Once you have read the data below, write it all out exactly.
····················
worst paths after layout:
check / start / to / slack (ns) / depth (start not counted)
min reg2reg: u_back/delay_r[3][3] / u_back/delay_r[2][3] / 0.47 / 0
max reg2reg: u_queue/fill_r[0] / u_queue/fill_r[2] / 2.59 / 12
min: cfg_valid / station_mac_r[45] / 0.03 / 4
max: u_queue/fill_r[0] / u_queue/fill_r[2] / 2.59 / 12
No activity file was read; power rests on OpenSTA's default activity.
==> config.mk <==
export PLATFORM = sky130hd
export DESIGN_NAME = apsp_relax
export DESIGN_NICKNAME = d
export VERILOG_FILES = /design/src/hdl/apsp_pkg.sv /design/src/hdl/apsp_relax.sv
export SDC_FILE = /design/constraint.sdc
export NUM_CORES = 1
export LEC_CHECK = 0
export ABC_CLOCK_PERIOD_IN_PS = 9300
export BUFFER_PORTS_ARGS = -buffer_cell sky130_fd_sc_hd__buf_2
export CORE_MARGIN = 2
export CORE_UTILIZATION = 50
export DETAILED_ROUTE_END_ITERATION = 6
export PLACE_DENSITY = 0.95
export SLEW_MARGIN = 30
export SYNTH_ARGS = -nofsm -noshare
export SYNTH_HDL_FRONTEND = slang
export SYNTH_SLANG_ARGS = --single-unit
==> constraint.sdc <==
create_clock -name vclk -period 9.3
set_clock_uncertainty 0.05 [all_clocks]
set_input_delay 1.86 -clock vclk [all_inputs]
set_output_delay 1.86 -clock vclk [all_outputs]
set_load 0.02 [all_outputs]
==> src/hdl/apsp_pkg.sv <==
`timescale 1ns / 1ps
// ----------------------------------------------------------------------------
// apsp_pkg
// Shared types, codes and the control store of the shortest path sequencer.
// ----------------------------------------------------------------------------
package apsp_pkg;

   localparam int DIST_W = 25;
   localparam int WGT_W  = 16;
   localparam int SRC_W  = 6;
   localparam int VC_W   = 7;
   localparam int STEP_W = 4;

   localparam logic [DIST_W-1:0] DIST_MIN = {1'b1, {(DIST_W-1){1'b0}}};
   localparam logic [DIST_W-1:0] DIST_MAX = {1'b0, {(DIST_W-1){1'b1}}};

   localparam logic [VC_W-1:0] VC_RESET = 7'd64;

   // register select, taken from paddr[2]
   localparam logic REG_VERTEX_COUNT = 1'b0;

   localparam logic KIND_READ = 1'b0;
   localparam logic KIND_DONE = 1'b1;

   typedef enum logic [1:0] {
      OP_CLEAR = 2'd0,
      OP_LOAD  = 2'd1,
      OP_SOLVE = 2'd2,
      OP_READ  = 2'd3
   } op_type;

   typedef struct packed {
      logic              ok;
      logic [DIST_W-1:0] val;
   } dist_entry_type;

   typedef logic [STEP_W-1:0] step_type;

   localparam step_type ST_CLR   = 4'd0;
   localparam step_type ST_IDLE  = 4'd1;
   localparam step_type ST_LOAD  = 4'd2;
   localparam step_type ST_RD0   = 4'd3;
   localparam step_type ST_RD1   = 4'd4;
   localparam step_type ST_S0    = 4'd5;
   localparam step_type ST_K0    = 4'd6;
   localparam step_type ST_I0    = 4'd7;
   localparam step_type ST_I1    = 4'd8;
   localparam step_type ST_J0    = 4'd9;
   localparam step_type ST_J1    = 4'd10;
   localparam step_type ST_I2    = 4'd11;
   localparam step_type ST_K1    = 4'd12;
   localparam step_type ST_SDONE = 4'd13;

   typedef enum logic [1:0] {
      RD_NONE = 2'd0,
      RD_IK   = 2'd1,
      RD_PAIR = 2'd2,
      RD_REQ  = 2'd3
   } rd_sel_type;

   typedef enum logic [1:0] {
      WR_NONE  = 2'd0,
      WR_CLEAR = 2'd1,
      WR_LOAD  = 2'd2,
      WR_RELAX = 2'd3
   } wr_sel_type;

   typedef enum logic [1:0] {
      CTR_HOLD = 2'd0,
      CTR_ZERO = 2'd1,
      CTR_INC  = 2'd2
   } ctr_op_type;

   typedef enum logic [1:0] {
      EMIT_NONE = 2'd0,
      EMIT_READ = 2'd1,
      EMIT_DONE = 2'd2
   } emit_type;

   typedef enum logic [2:0] {
      COND_ALWAYS   = 3'd0,
      COND_NEXT     = 3'd1,
      COND_DISPATCH = 3'd2,
      COND_J_MORE   = 3'd3,
      COND_I_MORE   = 3'd4,
      COND_K_MORE   = 3'd5,
      COND_N_ZERO   = 3'd6,
      COND_CLR_MORE = 3'd7
   } cond_type;

   typedef struct packed {
      rd_sel_type rd;
      wr_sel_type wr;
      ctr_op_type k_op;
      ctr_op_type i_op;
      ctr_op_type j_op;
      logic       latch_ik;
      emit_type   emit;
      cond_type   cond;
      step_type   target;
   } ucode_type;

   function automatic step_type op_entry(op_type op);
      step_type s;
      case (op)
         OP_CLEAR: s = ST_CLR;
         OP_LOAD:  s = ST_LOAD;
         OP_SOLVE: s = ST_S0;
         OP_READ:  s = ST_RD0;
         default:  s = ST_IDLE;
      endcase
      return s;
   endfunction

   function automatic ucode_type ucode_rom(step_type s);
      ucode_type w;
      w = '{rd: RD_NONE, wr: WR_NONE, k_op: CTR_HOLD, i_op: CTR_HOLD, j_op: CTR_HOLD,
            latch_ik: 1'b0, emit: EMIT_NONE, cond: COND_NEXT, target: ST_IDLE};
      case (s)
         ST_CLR: begin
            w.wr     = WR_CLEAR;
            w.cond   = COND_CLR_MORE;
            w.target = ST_CLR;
         end
         ST_IDLE: begin
            w.cond = COND_DISPATCH;
         end
         ST_LOAD: begin
            w.wr   = WR_LOAD;
            w.cond = COND_ALWAYS;
         end
         ST_RD0: begin
            w.rd = RD_REQ;
         end
         ST_RD1: begin
            w.emit = EMIT_READ;
            w.cond = COND_ALWAYS;
         end
         ST_S0: begin
            w.k_op   = CTR_ZERO;
            w.cond   = COND_N_ZERO;
            w.target = ST_SDONE;
         end
         ST_K0: begin
            w.i_op = CTR_ZERO;
         end
         ST_I0: begin
            w.rd   = RD_IK;
            w.j_op = CTR_ZERO;
         end
         ST_I1: begin
            w.latch_ik = 1'b1;
         end
         ST_J0: begin
            w.rd = RD_PAIR;
         end
         ST_J1: begin
            w.wr     = WR_RELAX;
            w.j_op   = CTR_INC;
            w.cond   = COND_J_MORE;
            w.target = ST_J0;
         end
         ST_I2: begin
            w.i_op   = CTR_INC;
            w.cond   = COND_I_MORE;
            w.target = ST_I0;
         end
         ST_K1: begin
            w.k_op   = CTR_INC;
            w.cond   = COND_K_MORE;
            w.target = ST_K0;
         end
         ST_SDONE: begin
            w.emit = EMIT_DONE;
            w.cond = COND_ALWAYS;
         end
         default: begin
            w.cond = COND_ALWAYS;
         end
      endcase
      return w;
   endfunction

endpackage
····················
RESULT BELOW
worst paths after layout:
check / start / to / slack (ns) / depth (start not counted)
min reg2reg: u_back/delay_r[3][3] / u_back/delay_r[2][3] / 0.47 / 0
max reg2reg: u_queue/fill_r[0] / u_queue/fill_r[2] / 2.59 / 12
min: cfg_valid / station_mac_r[45] / 0.03 / 4
max: u_queue/fill_r[0] / u_queue/fill_r[2] / 2.59 / 12
No activity file was read; power rests on OpenSTA's default activity.
==> config.mk <==
export PLATFORM = sky130hd
export DESIGN_NAME = apsp_relax
export DESIGN_NICKNAME = d
export VERILOG_FILES = /design/src/hdl/apsp_pkg.sv /design/src/hdl/apsp_relax.sv
export SDC_FILE = /design/constraint.sdc
export NUM_CORES = 1
export LEC_CHECK = 0
export ABC_CLOCK_PERIOD_IN_PS = 9300
export BUFFER_PORTS_ARGS = -buffer_cell sky130_fd_sc_hd__buf_2
export CORE_MARGIN = 2
export CORE_UTILIZATION = 50
export DETAILED_ROUTE_END_ITERATION = 6
export PLACE_DENSITY = 0.95
export SLEW_MARGIN = 30
export SYNTH_ARGS = -nofsm -noshare
export SYNTH_HDL_FRONTEND = slang
export SYNTH_SLANG_ARGS = --single-unit
==> constraint.sdc <==
create_clock -name vclk -period 9.3
set_clock_uncertainty 0.05 [all_clocks]
set_input_delay 1.86 -clock vclk [all_inputs]
set_output_delay 1.86 -clock vclk [all_outputs]
set_load 0.02 [all_outputs]
==> src/hdl/apsp_pkg.sv <==
`timescale 1ns / 1ps
// ----------------------------------------------------------------------------
// apsp_pkg
// Shared types, codes and the control store of the shortest path sequencer.
// ----------------------------------------------------------------------------
package apsp_pkg;

   localparam int DIST_W = 25;
   localparam int WGT_W  = 16;
   localparam int SRC_W  = 6;
   localparam int VC_W   = 7;
   localparam int STEP_W = 4;

   localparam logic [DIST_W-1:0] DIST_MIN = {1'b1, {(DIST_W-1){1'b0}}};
   localparam logic [DIST_W-1:0] DIST_MAX = {1'b0, {(DIST_W-1){1'b1}}};

   localparam logic [VC_W-1:0] VC_RESET = 7'd64;

   // register select, taken from paddr[2]
   localparam logic REG_VERTEX_COUNT = 1'b0;

   localparam logic KIND_READ = 1'b0;
   localparam logic KIND_DONE = 1'b1;

   typedef enum logic [1:0] {
      OP_CLEAR = 2'd0,
      OP_LOAD  = 2'd1,
      OP_SOLVE = 2'd2,
      OP_READ  = 2'd3
   } op_type;

   typedef struct packed {
      logic              ok;
      logic [DIST_W-1:0] val;
   } dist_entry_type;

   typedef logic [STEP_W-1:0] step_type;

   localparam step_type ST_CLR   = 4'd0;
   localparam step_type ST_IDLE  = 4'd1;
   localparam step_type ST_LOAD  = 4'd2;
   localparam step_type ST_RD0   = 4'd3;
   localparam step_type ST_RD1   = 4'd4;
   localparam step_type ST_S0    = 4'd5;
   localparam step_type ST_K0    = 4'd6;
   localparam step_type ST_I0    = 4'd7;
   localparam step_type ST_I1    = 4'd8;
   localparam step_type ST_J0    = 4'd9;
   localparam step_type ST_J1    = 4'd10;
   localparam step_type ST_I2    = 4'd11;
   localparam step_type ST_K1    = 4'd12;
   localparam step_type ST_SDONE = 4'd13;

   typedef enum logic [1:0] {
      RD_NONE = 2'd0,
      RD_IK   = 2'd1,
      RD_PAIR = 2'd2,
      RD_REQ  = 2'd3
   } rd_sel_type;

   typedef enum logic [1:0] {
      WR_NONE  = 2'd0,
      WR_CLEAR = 2'd1,
      WR_LOAD  = 2'd2,
      WR_RELAX = 2'd3
   } wr_sel_type;

   typedef enum logic [1:0] {
      CTR_HOLD = 2'd0,
      CTR_ZERO = 2'd1,
      CTR_INC  = 2'd2
   } ctr_op_type;

   typedef enum logic [1:0] {
      EMIT_NONE = 2'd0,
      EMIT_READ = 2'd1,
      EMIT_DONE = 2'd2
   } emit_type;

   typedef enum logic [2:0] {
      COND_ALWAYS   = 3'd0,
      COND_NEXT     = 3'd1,
      COND_DISPATCH = 3'd2,
      COND_J_MORE   = 3'd3,
      COND_I_MORE   = 3'd4,
      COND_K_MORE   = 3'd5,
      COND_N_ZERO   = 3'd6,
      COND_CLR_MORE = 3'd7
   } cond_type;

   typedef struct packed {
      rd_sel_type rd;
      wr_sel_type wr;
      ctr_op_type k_op;
      ctr_op_type i_op;
      ctr_op_type j_op;
      logic       latch_ik;
      emit_type   emit;
      cond_type   cond;
      step_type   target;
   } ucode_type;

   function automatic step_type op_entry(op_type op);
      step_type s;
      case (op)
         OP_CLEAR: s = ST_CLR;
         OP_LOAD:  s = ST_LOAD;
         OP_SOLVE: s = ST_S0;
         OP_READ:  s = ST_RD0;
         default:  s = ST_IDLE;
      endcase
      return s;
   endfunction

   function automatic ucode_type ucode_rom(step_type s);
      ucode_type w;
      w = '{rd: RD_NONE, wr: WR_NONE, k_op: CTR_HOLD, i_op: CTR_HOLD, j_op: CTR_HOLD,
            latch_ik: 1'b0, emit: EMIT_NONE, cond: COND_NEXT, target: ST_IDLE};
      case (s)
         ST_CLR: begin
            w.wr     = WR_CLEAR;
            w.cond   = COND_CLR_MORE;
            w.target = ST_CLR;
         end
         ST_IDLE: begin
            w.cond = COND_DISPATCH;
         end
         ST_LOAD: begin
            w.wr   = WR_LOAD;
            w.cond = COND_ALWAYS;
         end
         ST_RD0: begin
            w.rd = RD_REQ;
         end
         ST_RD1: begin
            w.emit = EMIT_READ;
            w.cond = COND_ALWAYS;
         end
         ST_S0: begin
            w.k_op   = CTR_ZERO;
            w.cond   = COND_N_ZERO;
            w.target = ST_SDONE;
         end
         ST_K0: begin
            w.i_op = CTR_ZERO;
         end
         ST_I0: begin
            w.rd   = RD_IK;
            w.j_op = CTR_ZERO;
         end
         ST_I1: begin
            w.latch_ik = 1'b1;
         end
         ST_J0: begin
            w.rd = RD_PAIR;
         end
         ST_J1: begin
            w.wr     = WR_RELAX;
            w.j_op   = CTR_INC;
            w.cond   = COND_J_MORE;
            w.target = ST_J0;
         end
         ST_I2: begin
            w.i_op   = CTR_INC;
            w.cond   = COND_I_MORE;
            w.target = ST_I0;
         end
         ST_K1: begin
            w.k_op   = CTR_INC;
            w.cond   = COND_K_MORE;
            w.target = ST_K0;
         end
         ST_SDONE: begin
            w.emit = EMIT_DONE;
            w.cond = COND_ALWAYS;
         end
         default: begin
            w.cond = COND_ALWAYS;
         end
      endcase
      return w;
   endfunction

endpackage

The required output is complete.